Two lines mark the range in the entries below: the one holding "final | 0.2680" and the one holding "buffers inserted: 0 / 1". Set down those two and all lines between them, exactly.

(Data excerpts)
- Opening Delimiter -

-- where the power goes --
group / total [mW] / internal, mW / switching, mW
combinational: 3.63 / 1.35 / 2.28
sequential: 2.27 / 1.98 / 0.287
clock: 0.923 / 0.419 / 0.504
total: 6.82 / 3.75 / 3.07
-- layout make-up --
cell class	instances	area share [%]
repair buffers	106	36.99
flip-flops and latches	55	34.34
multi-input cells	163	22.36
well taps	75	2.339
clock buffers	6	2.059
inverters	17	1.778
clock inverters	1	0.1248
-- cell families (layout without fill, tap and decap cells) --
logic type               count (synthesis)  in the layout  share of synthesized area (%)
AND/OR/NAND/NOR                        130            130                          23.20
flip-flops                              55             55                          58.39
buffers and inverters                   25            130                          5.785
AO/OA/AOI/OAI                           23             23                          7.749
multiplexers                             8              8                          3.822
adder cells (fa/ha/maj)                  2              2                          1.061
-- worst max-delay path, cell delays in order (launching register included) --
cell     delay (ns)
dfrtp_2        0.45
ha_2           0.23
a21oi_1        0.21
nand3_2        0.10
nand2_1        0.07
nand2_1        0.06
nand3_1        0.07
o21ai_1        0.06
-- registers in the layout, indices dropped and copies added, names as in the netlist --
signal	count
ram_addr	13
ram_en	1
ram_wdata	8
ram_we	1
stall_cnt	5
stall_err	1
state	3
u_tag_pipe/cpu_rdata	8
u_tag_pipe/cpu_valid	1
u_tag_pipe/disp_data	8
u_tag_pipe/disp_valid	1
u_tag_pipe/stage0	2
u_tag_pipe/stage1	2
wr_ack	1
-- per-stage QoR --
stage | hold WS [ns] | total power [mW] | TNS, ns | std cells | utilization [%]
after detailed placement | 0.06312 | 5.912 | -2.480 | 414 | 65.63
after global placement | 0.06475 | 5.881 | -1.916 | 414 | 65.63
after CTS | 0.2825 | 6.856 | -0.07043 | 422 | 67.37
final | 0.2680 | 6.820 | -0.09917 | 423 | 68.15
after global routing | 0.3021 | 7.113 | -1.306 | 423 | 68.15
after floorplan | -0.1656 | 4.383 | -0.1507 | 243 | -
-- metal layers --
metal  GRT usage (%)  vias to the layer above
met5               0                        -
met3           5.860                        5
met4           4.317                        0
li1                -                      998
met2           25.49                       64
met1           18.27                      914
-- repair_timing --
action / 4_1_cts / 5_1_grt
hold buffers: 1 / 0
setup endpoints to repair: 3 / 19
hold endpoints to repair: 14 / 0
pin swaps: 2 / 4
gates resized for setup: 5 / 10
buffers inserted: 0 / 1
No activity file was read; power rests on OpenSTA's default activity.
===== src/rtl/tbot_timebase_pkg.sv =====
`default_nettype none
// ============================================================================
// Module   : tbot_timebase_pkg
// Brief    : Shared defaults and config FSM encoding for the tick scheduler.
// Revision : 1.0
// ============================================================================
package tbot_timebase_pkg;

  localparam int PRESCALE_DEF = 50;
  localparam int DIV_W_DEF    = 24;

  typedef enum logic [0:0] {
    IDLE  = 1'b0,
    APPLY = 1'b1
  } cfg_state_e;

endpackage : tbot_timebase_pkg
`default_nettype wire


===== src/rtl/tick_channel.sv =====
`default_nettype none
// ============================================================================
// Module   : tick_channel
// Brief    : One rate-divided channel: base-tick divider, tick pulse, square wave.
// Revision : 1.0
// ============================================================================
module tick_channel
  import tbot_timebase_pkg::*;
#(
  parameter int DIV_W = DIV_W_DEF
) (
  input  logic             clk,
  input  logic             rst,
  input  logic             i_base_tick,
  input  logic             i_en,
  input  logic             i_load,
  input  logic [DIV_W-1:0] i_load_div,
  output logic             o_tick,
  output logic             o_clk_div
);

  logic [DIV_W-1:0] r_div;
  logic [DIV_W-1:0] r_cnt;
  logic             r_tick;
  logic             r_clk_div;
  logic             w_running;
  logic             w_term;

  assign w_running = i_en && (r_div != '0);
  assign w_term    = (r_cnt == (r_div - DIV_W'(1)));

  always_ff @(posedge clk or posedge rst) begin
    if (rst) begin
      r_div     <= '0;
      r_cnt     <= '0;
      r_tick    <= 1'b0;
      r_clk_div <= 1'b0;
    end else if (i_load) begin
      // A load restarts the period and beats a coincident terminal count.
      r_div     <= i_load_div;
      r_cnt     <= '0;
      r_tick    <= 1'b0;
      r_clk_div <= w_running ? r_clk_div : 1'b0;
    end else if (!w_running) begin
      r_cnt     <= '0;
      r_tick    <= 1'b0;
      r_clk_div <= 1'b0;
    end else if (i_base_tick && w_term) begin
      r_cnt     <= '0;
      r_tick    <= 1'b1;
      r_clk_div <= ~r_clk_div;
    end else if (i_base_tick) begin
      r_cnt     <= r_cnt + DIV_W'(1);
      r_tick    <= 1'b0;
    end else begin
      r_tick    <= 1'b0;
    end
  end

  assign o_tick    = r_tick;
  assign o_clk_div = r_clk_div;

endmodule : tick_channel
`default_nettype wire


===== src/rtl/tick_scheduler.sv =====
`default_nettype none
// ============================================================================
// Module   : tick_scheduler
// Brief    : Prescaled base tick feeding NUM_CH divider channels, with a
//            handshake config path that applies loads on base-tick boundaries.
// Revision : 1.0
// ============================================================================
module tick_scheduler
  import tbot_timebase_pkg::*;
#(
  parameter int NUM_CH   = 4,
  parameter int CH_W     = 3,
  parameter int PRESCALE = PRESCALE_DEF,
  parameter int DIV_W    = DIV_W_DEF
) (
  input  logic              clk,
  input  logic              rst,
  input  logic              i_cfg_valid,
  output logic              o_cfg_ready,
  input  logic [CH_W-1:0]   i_cfg_ch,
  input  logic [DIV_W-1:0]  i_cfg_div,
  output logic              o_cfg_err,
  input  logic [NUM_CH-1:0] i_ch_en,
  output logic              o_base_tick,
  output logic [NUM_CH-1:0] o_tick,
  output logic [NUM_CH-1:0] o_clk_div
);

  localparam int              PS_W      = $clog2(PRESCALE);
  localparam logic [PS_W-1:0] c_PS_LAST = PS_W'(PRESCALE - 1);

  logic [PS_W-1:0]   r_presc;
  cfg_state_e        r_state;
  logic [CH_W-1:0]   r_pend_ch;
  logic [DIV_W-1:0]  r_pend_div;
  logic              r_cfg_err;
  logic              w_base_tick;
  logic              w_accept;
  logic              w_apply;
  logic              w_ch_bad;
  logic [NUM_CH-1:0] w_load;

  assign w_base_tick = (r_presc == c_PS_LAST);

  always_ff @(posedge clk or posedge rst) begin
    if (rst) begin
      r_presc <= '0;
    end else if (w_base_tick) begin
      r_presc <= '0;
    end else begin
      r_presc <= r_presc + PS_W'(1);
    end
  end

  assign w_accept = i_cfg_valid && (r_state == IDLE);
  assign w_apply  = (r_state == APPLY) && w_base_tick;
  assign w_ch_bad = (int'(r_pend_ch) >= NUM_CH);

  always_ff @(posedge clk or posedge rst) begin
    if (rst) begin
      r_state    <= IDLE;
      r_pend_ch  <= '0;
      r_pend_div <= '0;
      r_cfg_err  <= 1'b0;
    end else begin
      r_cfg_err <= w_apply && w_ch_bad;
      case (r_state)
        IDLE: begin
          if (w_accept) begin
            r_pend_ch  <= i_cfg_ch;
            r_pend_div <= i_cfg_div;
            r_state    <= APPLY;
          end
        end
        APPLY: begin
          if (w_base_tick) begin
            r_state <= IDLE;
          end
        end
        default: r_state <= IDLE;
      endcase
    end
  end

  // An out-of-range pending channel matches no index, so nothing loads.
  for (genvar i = 0; i < NUM_CH; i++) begin : g_ch
    assign w_load[i] = w_apply && (r_pend_ch == CH_W'(i));

    tick_channel #(
      .DIV_W (DIV_W)
    ) u_ch (
      .clk         (clk),
      .rst         (rst),
      .i_base_tick (w_base_tick),
      .i_en        (i_ch_en[i]),
      .i_load      (w_load[i]),
      .i_load_div  (r_pend_div),
      .o_tick      (o_tick[i]),
      .o_clk_div   (o_clk_div[i])
    );
  end

  assign o_cfg_ready = (r_state == IDLE);
  assign o_cfg_err   = r_cfg_err;
  assign o_base_tick = w_base_tick;

endmodule : tick_scheduler
`default_nettype wire


===== config.mk =====
export PLATFORM = sky130hd
export DESIGN_NAME = tick_scheduler
export DESIGN_NICKNAME = d
export VERILOG_FILES = /design/src/rtl/tbot_timebase_pkg.sv /design/src/rtl/tick_channel.sv /design/src/rtl/tick_scheduler.sv
export SDC_FILE = /design/constraint.sdc
export NUM_CORES = 1
export LEC_CHECK = 0
export ABC_AREA = 1
export CORE_MARGIN = 3
export CORE_UTILIZATION = 49
export CTS_CLUSTER_DIAMETER = 200
export CTS_CLUSTER_SIZE = 20
export DETAILED_ROUTE_END_ITERATION = 12
export PLACE_DENSITY_LB_ADDON = 0.25
export RECOVER_POWER = 100
export SYNTH_ARGS = -nofsm -noshare
export SYNTH_HDL_FRONTEND = slang
export SYNTH_HIERARCHICAL = 1
export SYNTH_SLANG_ARGS = --single-unit

===== constraint.sdc =====
create_clock -name clk -period 6.85 [get_ports clk]
set_clock_uncertainty 0.05 [all_clocks]
set_input_delay 0.685 -clock clk [delete_from_list [all_inputs] [get_ports clk]]
set_output_delay 0.685 -clock clk [all_outputs]
set_load 0.02 [all_outputs]

==> results of run 1 <==
## area by class of cell
class / count / area share, %
Clock buffer: 15 / 2.12
Clock inverter: 1 / 0.0425
Inverter: 321 / 6.82
Multi-Input combinational cell: 1886 / 51.9
Sequential cell: 235 / 33.3
Tap cell: 442 / 3.13
Timing Repair Buffer: 49 / 2.68
## Yosys cell counts (8+ instances only)
master    number  area share, %
nand2_1      858             19
inv_1        312            7.0
nor2_1       301            6.8
dfrtp_1      235             35
nand4_1      137            5.1
nand3_1      132            4.0
o21ai_0      121            3.6
xor2_1        69            3.6
clkbuf_1      36           0.81
nand2_2       33            1.2
xnor2_1       32            1.7
nor3_1        29           0.87
nor2_2        25           0.94
nor2_4        25            1.7
a21oi_1       23           0.69
nand3_2       22            1.3
nor4_1        20           0.75
buf_2         13           0.39
buf_6         13           0.88
buf_1         12           0.27
ha_1          10           0.75
inv_2          9           0.20
a31oi_1        8           0.30
nand2_4        8           0.54
nand3b_1       8           0.36
## logic make-up (layout without fill, tap and decap cells)
kind of cell               Yosys count  in the layout
AOI/OAI and AO/OA                  164            164
xor gates and xnor gates           101            101
adders and majority gates           10             10
buffers and inverters              398            386
DFF                                235            235
and+or+nand+nor                   1611           1611
## metal layers
metal / wire length (um) / vias up
met5: 0 / -
met4: 866 / 0
met3: 2580 / 48
met2: 20700 / 479
met1: 22000 / 7411
li1: - / 7907
## state kept, by name, indices dropped and copies added, names as in the netlist
signal               flops
g_ch.u_ch/r_div         96
g_ch.u_ch/o_clk_div      4
g_ch.u_ch/o_tick         4
r_pend_ch                3
r_state                  1
g_ch.u_ch/r_cnt         96
r_presc                  6
r_pend_div              24
o_cfg_err                1
## worst max-delay path, stage by stage (launching register included)
cell	delay, ps
dfrtp_1	410
inv_1	70
ha_1	170
nand2_2	50
nor2_1	920
nand3_1	430
nor2_4	920
inv_1	640
nand3_1	750
inv_2	380
nor2_1	200
nand4_1	110
nand2_1	90
## stage by stage
| step | hold slack [ps] | power [mW] | instance area, um2 | std cells |
|---|---|---|---|---|
| after floorplan | 406 | 1.44 | 16700 | 2519 |
| after global placement | 434 | 1.47 | 17300 | 2933 |
| after detailed placement | 440 | 1.47 | 17300 | 2933 |
| after CTS | 461 | 2.34 | 17700 | 2949 |
| after global routing | 492 | 2.39 | 17700 | 2949 |
| final | 467 | 2.31 | 17700 | 2949 |
## final timing paths
path                                               startpoint                            endpoint  slack [ps]  cells after the start
setup / recovery                         r_presc[1]$_DFF_PP0_  g_ch[0].u_ch/r_cnt[21]$_DFFE_PP0P_        1560                     12
hold / removal             g_ch[3].u_ch/r_div[23]$_DFFE_PP0P_  g_ch[3].u_ch/r_div[23]$_DFFE_PP0P_         470                      2
setup reg to reg                         r_presc[1]$_DFF_PP0_  g_ch[0].u_ch/r_cnt[21]$_DFFE_PP0P_        1560                     12
hold reg to reg            g_ch[3].u_ch/r_div[23]$_DFFE_PP0P_  g_ch[3].u_ch/r_div[23]$_DFFE_PP0P_         470                      2
max in group asynchronous                                 rst           r_pend_div[4]$_DFFE_PP0P_        4120                      3
min in group asynchronous                                 rst   g_ch[2].u_ch/r_div[6]$_DFFE_PP0P_        1370                      2
## power breakdown
| part | total [mW] | switching, mW | internal [mW] |
|---|---|---|---|
| sequential | 1.39 | 0 | 1.39 |
| combinational | 0.0510 | 0.0342 | 0.0169 |
| clock | 0.873 | 0.479 | 0.395 |
| total | 2.31 | 0.513 | 1.80 |
==> results.tsv, run 1 <==
stage	metric	value	unit
status	outcome	complete, but fails checks	
status	violations	capacitance limit, slew limit	
global_routing	grtUsageMet2	41.0	%
layout	antenna_cells	0	
die	coreArea	0.0330	mm2
clocking	hold_buffers	0	
route	drtIter0Drc	1181	
yosys	synthFlopType	dfrtp_1	
die	fp.dieH	191	um
sta	finalSetupTns	0	ps
clocking	clk_pin_slew	100	ps
global_routing	grt-busiest-layer	met2	
layout	most-common-layout-cells	nand2_1, inv_1, nor2_1	
yosys	synth_xor_area_share	5.30	%
clocking	cts_buffers	15	
worst_setup_path	path_max_fanout	53	
pwr	vdd_drop_max	175	uV
global_routing	grt_pass1_vias	14900	
sta	rsz0062_at_grt	no	
global_routing	antenna_found_initial	0	
worst_setup_path	path_class	flop to flop	
clocking	ctsResizeCount	0	
die	num_rows	66	
die	io_pins	45	
worst_setup_path	endpoint_kind	flop	
placement	dp_hpwl	34.1	mm
layout	nets	2552	
worst_setup_path	critPathLaunchType	flop	
global_routing	met3_usage	2.81	%
yosys	ys_ff_latch	235	
placement	pre_cts_ws	2500	ps
route	vias	15800	
yosys	avgSynthCellArea	6.62	um2
layout	regArea	0.00588	mm2
flow_run	drv_cap	5	
sta	final_max_slew_viol_count	240	
sta	hold_viol_final	0	
sta	slew-limit-headroom	-35.1	%
worst_hold_path	hp-class	flop to flop	
placement	io_buffer_count	44	
clocking	clkLatencyLatePin	500	ps
worst_setup_path	required	7250	ps
route	drt-total-wl	46.1	mm
yosys	yosysSeqAreaShare	35.2	%
die	start_util	50.5	%
global_routing	grt_pass1_wl	76.4	mm
die	dieArea	0.0363	mm2
global_routing	use_met1	37.3	%
sta	worst_pin_slew	2030	ps
yosys	synthMuxAreaShare	0	%
pwr	cellPowerDensity	131	mW/mm2
clocking	clk_path_buf_depth	3	
clocking	cts_setup_buffers	0	
pwr	leakage	9.72	nW
sta	worst_slack	1560	ps
yosys	yosys_warnings	6	
layout	post-route-util	53.5	%
layout	multi_input_area	0.00918	mm2
layout	final_common_cell	nand2_1	
route	wl_per_cell	15.6	um
yosys	yosysUniqueCellTypes	34	
worst_setup_path	crit_arrival	5690	ps
route	antenna_left	0	
die	die_x	191	um
route	drt_first_pass_iters	5	
yosys	synth_compound_area_share	5.13	%
global_routing	grt_use_total	25.4	%
yosys	synth-simple-area-share	43.9	%
global_routing	grt_max_degree	54	
layout	drive_gt1_share	5.94	%
layout	syn2layout_area_growth	5.92	%
route	drcViolationCount	0	
yosys	synthCells	2519	
clocking	root_buffer	clkbuf_16	
yosys	synthAdderAreaFrac	0.750	%
sta	period_needed	5290	ps
yosys	syn-cell-area	0.0167	mm2
yosys	syn_nets	2563	
sta	fmax	189	MHz
placement	place.gp.congestion	0.931	
route	via_per_inst	5.37	
yosys	synth_edf_count	0	
clocking	cts_tree	yes	
clocking	cts_num_sinks	235	
global_routing	overflow	0	
clocking	htreeDepth	1	
layout	fillCellCount	3290	
sta	setup_viol	0	
yosys	synth_top_family_by_area	simple AND/OR/NAND/NOR gates	
sta	period_share	77.2	%
yosys	async_reset_ff_share	100	%
Note: power is estimated with default switching activity, not from simulation.
==> run 2: changes to the inputs <==
==> constraint.sdc (replaced) <==
create_clock -name clk -period 5.05 [get_ports clk]
set_clock_uncertainty 0.05 [all_clocks]
set_input_delay 0.505 -clock clk [delete_from_list [all_inputs] [get_ports clk]]
set_output_delay 0.505 -clock clk [all_outputs]
set_load 0.02 [all_outputs]
==> run 2 against run 1 <==
The flow still finishes with violations (capacitance limit, slew limit). Fmax rose by 29%. Via count increased by 0.13%. Worst setup slack got worse by 600 ps. Sequential share of layout area up 0.057 points. Sequential cell count unchanged. Final area is 0.17% lower. Largest power group unchanged. Critical path type unchanged. Total power is 36% higher. Hold slack improved by 10 ps. Sequential power rose by 35%.
==> results.tsv, run 2 (same netlist as run 1, synthesis figures left out) <==
stage	metric	value	unit
status	outcome	complete, but fails checks	
status	violations	capacitance limit, slew limit	
clocking	clk_pin_slew	90	ps
global_routing	grt_max_degree	54	
worst_setup_path	endpoint_kind	flop	
worst_setup_path	path_class	flop to flop	
placement	detailed_place.area	0.0173	mm2
layout	final_common_cell	nand2_1	
die	coreArea	0.0330	mm2
route	drtIter0Drc	1298	
sta	rsz0062_at_grt	no	
route	wl_per_cell	15.8	um
flow_run	drv_cap	7	
placement	io_buffer_count	44	
pwr	p_seq_share	59.7	%
sta	setup_viol	0	
placement	place.gp.congestion	0.919	
worst_setup_path	r2r_start	r_presc[1]$_DFF_PP0_	
clocking	cts_buffers	15	
global_routing	grt_pass1_wl	76.7	mm
die	start_util	50.5	%
layout	fillCellCount	3318	
sta	period_share	81.0	%
layout	nets	2553	
sta	hold_viol_final	0	
layout	syn2layout_area_growth	5.74	%
sta	slew-limit-headroom	-38.5	%
die	io_pins	45	
layout	final_cells	2952	
pwr	p_comb_share	2.3	%
sta	worst_slack	959	ps
die	dieArea	0.0363	mm2
clocking	hold_buffers	0	
layout	most-common-layout-cells	nand2_1, inv_1, nor2_1	
route	vias	15900	
sta	hold_ws	478	ps
layout	fin_area	0.0176	mm2
layout	largestRegisters	g_ch.u_ch/r_cnt: 96 flops, g_ch.u_ch/r_div: 96 flops, r_pend_div: 24 flops	
sta	period_needed	4090	ps
clocking	cts_setup_buffers	0	
clocking	cts_tree	yes	
route	drt-total-wl	46.6	mm
sta	fmax	244	MHz
pwr	p_int	2.44	mW
layout	post-route-util	53.4	%
route	via_per_inst	5.37	
worst_setup_path	crit_arrival	4480	ps
route	antenna_left	0	
sta	finalSetupTns	0	ps
clocking	htreeDepth	1	
sta	final_max_slew_viol_count	363	
global_routing	grt_pass1_vias	14800	
layout	drive_gt1_share	5.62	%
clocking	clkLatencyLatePin	500	ps
worst_hold_path	holdPathEnd	g_ch[1].u_ch/r_div[23]$_DFFE_PP0P_	
placement	dp_hpwl	34.3	mm
pwr	leakage	9.67	nW
global_routing	antenna_found_initial	0	
worst_setup_path	required	5440	ps
worst_setup_path	critPathLaunchType	flop	
worst_setup_path	worstRegToRegCells	13	
clocking	clk_path_buf_depth	3	
worst_hold_path	hp-class	flop to flop	
worst_hold_path	hold_depth	2	
worst_setup_path	worst-r2r-setup-slack	960	ps
pwr	clkPwrFrac	38.0	%
sta	worst_pin_slew	2080	ps
worst_setup_path	path_max_fanout	53	
placement	pre_cts_ws	1310	ps
die	num_rows	66	
worst_setup_path	r2r-end	g_ch[2].u_ch/r_cnt[18]$_DFFE_PP0P_	
global_routing	grt_use_total	25.7	%
worst_hold_path	hp-start	g_ch[1].u_ch/r_div[23]$_DFFE_PP0P_	
pwr	p_sw	704	uW
pwr	total_power	3.15	mW
route	drt_first_pass_iters	6	
pwr	cellPowerDensity	178	mW/mm2
pwr	vdd_drop_max	221	uV
clocking	cts_num_sinks	235	
die	die_x	191	um
clocking	ctsResizeCount	0	
route	drcViolationCount	0	
clocking	root_buffer	clkbuf_16	
pwr	swShare	22.4	%
placement	placedCellCount	2934	
global_routing	overflow	0	
die	fp.dieH	191	um
## run 2: cell types whose count changed in the layout (fill, tap and decap cells not counted), moves of 2 or more
cell	previous run	this run
nor2_4	28	26
nor2_1	298	301
nand2_1	858	862
clkbuf_1	1	4
buf_4	4	2
nand2_4	8	5
## run 2: cell type report
class / count / area (um2) / share of cell area [%]
inverters: 321 / 1200 / 6.83
diodes: 1 / 2.50 / 0.0142
repair buffers: 50 / 470 / 2.67
clock buffers: 15 / 375 / 2.13
multi-input cells: 1886 / 9140 / 51.8
flip-flops and latches: 235 / 5880 / 33.3
clock inverters: 2 / 16.3 / 0.0922
well taps: 442 / 553 / 3.13
## run 2: worst max-delay path by stage
stage	startpoint	endpoint	slack (ps)	cells past startpoint
final	r_presc[1]$_DFF_PP0_	g_ch[2].u_ch/r_cnt[18]$_DFFE_PP0P_	960	13
after detailed placement	r_presc[1]$_DFF_PP0_	g_ch[2].u_ch/r_cnt[18]$_DFFE_PP0P_	1310	13
after CTS	r_presc[1]$_DFF_PP0_	g_ch[2].u_ch/r_cnt[18]$_DFFE_PP0P_	1280	13
after global routing	r_presc[1]$_DFF_PP0_	g_ch[2].u_ch/r_cnt[22]$_DFFE_PP0P_	530	13
after floorplan	r_presc[1]$_DFF_PP0_	g_ch[0].u_ch/r_cnt[16]$_DFFE_PP0P_	2700	18
after global placement	r_presc[1]$_DFF_PP0_	g_ch[2].u_ch/r_cnt[18]$_DFFE_PP0P_	1420	13
## run 2: critical path, cell delays in order, from the launching register on
cell	delay, ps
dfrtp_1	400
inv_1	60
ha_1	150
nand2_1	90
nor2_4	370
nand3_1	280
nor2_4	130
buf_4	410
inv_1	480
nand3_1	610
inv_1	540
nor2_1	220
nand4_1	120
nand2_1	90
## run 2: power groups by stage
stage / Clock, mW / Combinational, mW / Sequential, mW
floorplan: 0 / 0.0307 / 1.92
global placement: 0 / 0.0759 / 1.92
detailed placement: 0 / 0.0758 / 1.92
CTS: 1.24 / 0.0761 / 1.88
global route: 1.30 / 0.0817 / 1.88
finish: 1.19 / 0.0724 / 1.88
## run 2: per-layer routing
layer	GRT usage, %	share of wire, %	vias up
met5	0	0	-
li1	-	-	7915
met1	38.1	48	7409
met2	40.8	44	479
met4	5.90	2.1	0
met3	2.70	5.8	63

- Closing Delimiter -

▶ **Exercise result**:
final | 0.2680 | 6.820 | -0.09917 | 423 | 68.15
after global routing | 0.3021 | 7.113 | -1.306 | 423 | 68.15
after floorplan | -0.1656 | 4.383 | -0.1507 | 243 | -
-- metal layers --
metal  GRT usage (%)  vias to the layer above
met5               0                        -
met3           5.860                        5
met4           4.317                        0
li1                -                      998
met2           25.49                       64
met1           18.27                      914
-- repair_timing --
action / 4_1_cts / 5_1_grt
hold buffers: 1 / 0
setup endpoints to repair: 3 / 19
hold endpoints to repair: 14 / 0
pin swaps: 2 / 4
gates resized for setup: 5 / 10
buffers inserted: 0 / 1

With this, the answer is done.